* [Task objective]: Each line below from the one containing "MemRead Branch RegDst" through the one containing "localparam logic [NUM_SIGNALS-1:0] c_SIG_STORE" is to be given again exactly, and no line outside that span.

* [Input data]:
Start of Block
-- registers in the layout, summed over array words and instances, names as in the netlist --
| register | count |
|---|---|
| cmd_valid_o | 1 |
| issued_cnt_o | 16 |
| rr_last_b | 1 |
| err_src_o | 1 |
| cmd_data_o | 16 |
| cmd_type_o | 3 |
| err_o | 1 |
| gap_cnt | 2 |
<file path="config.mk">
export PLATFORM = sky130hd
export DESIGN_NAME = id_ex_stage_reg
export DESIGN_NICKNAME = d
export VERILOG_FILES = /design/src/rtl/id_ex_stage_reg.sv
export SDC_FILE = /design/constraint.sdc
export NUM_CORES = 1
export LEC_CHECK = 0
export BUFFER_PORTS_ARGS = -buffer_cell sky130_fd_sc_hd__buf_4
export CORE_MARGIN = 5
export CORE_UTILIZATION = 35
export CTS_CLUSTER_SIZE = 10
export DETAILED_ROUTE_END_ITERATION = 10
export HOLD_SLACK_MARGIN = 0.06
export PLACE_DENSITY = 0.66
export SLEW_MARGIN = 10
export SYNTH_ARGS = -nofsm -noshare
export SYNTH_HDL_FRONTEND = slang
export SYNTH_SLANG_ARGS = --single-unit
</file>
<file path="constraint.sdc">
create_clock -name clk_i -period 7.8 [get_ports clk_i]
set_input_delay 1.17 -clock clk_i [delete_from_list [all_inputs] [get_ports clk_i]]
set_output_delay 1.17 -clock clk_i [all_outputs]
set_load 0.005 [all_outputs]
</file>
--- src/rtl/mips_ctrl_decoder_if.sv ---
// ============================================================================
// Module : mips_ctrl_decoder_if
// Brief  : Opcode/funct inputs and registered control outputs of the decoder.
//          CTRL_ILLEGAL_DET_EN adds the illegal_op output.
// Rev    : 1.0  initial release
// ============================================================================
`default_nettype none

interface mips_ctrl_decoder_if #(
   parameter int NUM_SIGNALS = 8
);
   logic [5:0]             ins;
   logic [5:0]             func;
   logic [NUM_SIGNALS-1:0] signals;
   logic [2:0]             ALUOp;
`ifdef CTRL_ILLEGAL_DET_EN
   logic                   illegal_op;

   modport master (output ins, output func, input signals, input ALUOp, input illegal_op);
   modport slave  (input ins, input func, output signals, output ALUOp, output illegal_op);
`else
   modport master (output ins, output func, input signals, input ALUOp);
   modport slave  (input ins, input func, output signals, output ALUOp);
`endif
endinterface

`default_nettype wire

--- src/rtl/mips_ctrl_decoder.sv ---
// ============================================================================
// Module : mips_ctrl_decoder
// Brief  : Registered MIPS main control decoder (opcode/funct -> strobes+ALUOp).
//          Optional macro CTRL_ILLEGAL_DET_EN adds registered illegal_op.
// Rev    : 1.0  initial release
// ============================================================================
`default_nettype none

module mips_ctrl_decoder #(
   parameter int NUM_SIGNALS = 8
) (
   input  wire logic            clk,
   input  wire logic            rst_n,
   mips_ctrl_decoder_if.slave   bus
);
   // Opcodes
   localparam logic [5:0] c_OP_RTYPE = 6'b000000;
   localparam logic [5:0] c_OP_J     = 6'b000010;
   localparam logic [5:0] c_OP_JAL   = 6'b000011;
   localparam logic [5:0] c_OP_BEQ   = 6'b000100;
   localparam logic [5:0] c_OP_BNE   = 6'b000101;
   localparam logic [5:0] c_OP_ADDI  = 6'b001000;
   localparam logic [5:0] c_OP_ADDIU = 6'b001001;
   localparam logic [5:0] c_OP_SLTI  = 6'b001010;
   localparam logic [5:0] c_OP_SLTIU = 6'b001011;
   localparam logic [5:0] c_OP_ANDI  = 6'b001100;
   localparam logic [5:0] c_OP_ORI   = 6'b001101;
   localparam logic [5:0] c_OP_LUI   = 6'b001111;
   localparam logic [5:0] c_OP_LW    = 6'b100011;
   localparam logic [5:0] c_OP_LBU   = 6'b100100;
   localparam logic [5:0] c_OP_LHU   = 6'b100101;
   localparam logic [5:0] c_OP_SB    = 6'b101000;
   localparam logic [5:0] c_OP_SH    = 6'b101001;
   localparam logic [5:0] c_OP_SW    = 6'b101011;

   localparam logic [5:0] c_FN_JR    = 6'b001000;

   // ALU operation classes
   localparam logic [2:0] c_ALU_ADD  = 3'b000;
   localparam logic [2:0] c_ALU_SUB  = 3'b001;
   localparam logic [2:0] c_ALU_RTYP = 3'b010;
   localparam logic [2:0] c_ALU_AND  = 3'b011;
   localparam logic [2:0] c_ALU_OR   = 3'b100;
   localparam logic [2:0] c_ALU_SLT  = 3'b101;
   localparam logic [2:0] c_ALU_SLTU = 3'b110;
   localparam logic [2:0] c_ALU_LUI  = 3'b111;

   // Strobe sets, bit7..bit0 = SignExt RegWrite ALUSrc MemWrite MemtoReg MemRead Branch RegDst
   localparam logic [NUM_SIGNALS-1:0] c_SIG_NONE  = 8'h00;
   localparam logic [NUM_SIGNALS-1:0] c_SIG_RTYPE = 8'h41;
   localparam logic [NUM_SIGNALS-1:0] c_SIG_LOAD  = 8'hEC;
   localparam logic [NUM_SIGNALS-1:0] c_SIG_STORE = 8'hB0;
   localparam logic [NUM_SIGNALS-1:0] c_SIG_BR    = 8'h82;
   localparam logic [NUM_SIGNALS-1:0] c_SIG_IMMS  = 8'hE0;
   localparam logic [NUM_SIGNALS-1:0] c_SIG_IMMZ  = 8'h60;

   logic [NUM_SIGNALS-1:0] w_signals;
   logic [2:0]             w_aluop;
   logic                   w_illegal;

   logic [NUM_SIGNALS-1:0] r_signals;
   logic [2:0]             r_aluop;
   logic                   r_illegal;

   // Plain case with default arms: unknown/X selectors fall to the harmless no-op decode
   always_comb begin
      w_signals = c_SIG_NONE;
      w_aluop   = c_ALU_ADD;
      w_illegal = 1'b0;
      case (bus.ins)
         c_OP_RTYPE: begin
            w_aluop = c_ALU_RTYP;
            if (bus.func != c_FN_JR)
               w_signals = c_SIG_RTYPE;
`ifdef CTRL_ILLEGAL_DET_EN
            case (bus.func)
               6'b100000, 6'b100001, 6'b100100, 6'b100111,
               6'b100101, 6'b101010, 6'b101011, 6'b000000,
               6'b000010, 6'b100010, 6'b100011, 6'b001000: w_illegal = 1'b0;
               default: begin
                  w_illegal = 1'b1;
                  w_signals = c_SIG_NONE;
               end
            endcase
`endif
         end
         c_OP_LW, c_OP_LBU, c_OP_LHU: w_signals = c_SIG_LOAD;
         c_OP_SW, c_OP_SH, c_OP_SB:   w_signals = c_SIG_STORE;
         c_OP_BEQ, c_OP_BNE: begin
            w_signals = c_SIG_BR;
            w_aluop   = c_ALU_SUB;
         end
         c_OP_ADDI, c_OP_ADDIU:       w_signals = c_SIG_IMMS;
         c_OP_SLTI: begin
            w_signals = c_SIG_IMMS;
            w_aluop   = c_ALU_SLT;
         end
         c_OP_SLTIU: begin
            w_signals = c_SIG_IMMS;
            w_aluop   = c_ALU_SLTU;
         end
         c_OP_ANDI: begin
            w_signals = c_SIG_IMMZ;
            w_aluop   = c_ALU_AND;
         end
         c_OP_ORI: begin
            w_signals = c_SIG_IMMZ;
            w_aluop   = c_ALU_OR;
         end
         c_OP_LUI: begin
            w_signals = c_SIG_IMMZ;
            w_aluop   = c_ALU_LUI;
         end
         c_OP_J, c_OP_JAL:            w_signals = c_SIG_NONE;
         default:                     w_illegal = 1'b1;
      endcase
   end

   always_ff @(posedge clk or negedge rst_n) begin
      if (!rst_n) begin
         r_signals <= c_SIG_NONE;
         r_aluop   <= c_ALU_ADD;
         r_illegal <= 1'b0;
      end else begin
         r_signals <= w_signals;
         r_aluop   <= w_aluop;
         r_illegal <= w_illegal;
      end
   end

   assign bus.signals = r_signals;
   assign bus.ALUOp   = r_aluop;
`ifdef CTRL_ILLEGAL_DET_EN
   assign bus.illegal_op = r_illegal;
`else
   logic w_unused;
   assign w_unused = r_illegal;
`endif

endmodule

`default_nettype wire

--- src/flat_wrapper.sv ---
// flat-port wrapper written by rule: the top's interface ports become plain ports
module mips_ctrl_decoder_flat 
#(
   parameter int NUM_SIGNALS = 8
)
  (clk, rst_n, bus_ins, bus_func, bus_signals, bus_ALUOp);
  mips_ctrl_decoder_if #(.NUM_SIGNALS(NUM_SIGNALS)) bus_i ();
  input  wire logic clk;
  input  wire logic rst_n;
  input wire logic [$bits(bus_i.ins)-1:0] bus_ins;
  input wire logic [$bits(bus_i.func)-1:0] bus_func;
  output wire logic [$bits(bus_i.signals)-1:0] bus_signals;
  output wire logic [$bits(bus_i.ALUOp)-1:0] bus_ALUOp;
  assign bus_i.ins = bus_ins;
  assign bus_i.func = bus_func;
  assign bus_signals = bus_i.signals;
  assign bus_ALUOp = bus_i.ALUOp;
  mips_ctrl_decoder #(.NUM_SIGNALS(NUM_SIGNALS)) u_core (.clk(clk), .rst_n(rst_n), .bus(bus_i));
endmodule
End of Block
* [Reply to the exercise]:
   // Strobe sets, bit7..bit0 = SignExt RegWrite ALUSrc MemWrite MemtoReg MemRead Branch RegDst
   localparam logic [NUM_SIGNALS-1:0] c_SIG_NONE  = 8'h00;
   localparam logic [NUM_SIGNALS-1:0] c_SIG_RTYPE = 8'h41;
   localparam logic [NUM_SIGNALS-1:0] c_SIG_LOAD  = 8'hEC;
   localparam logic [NUM_SIGNALS-1:0] c_SIG_STORE = 8'hB0;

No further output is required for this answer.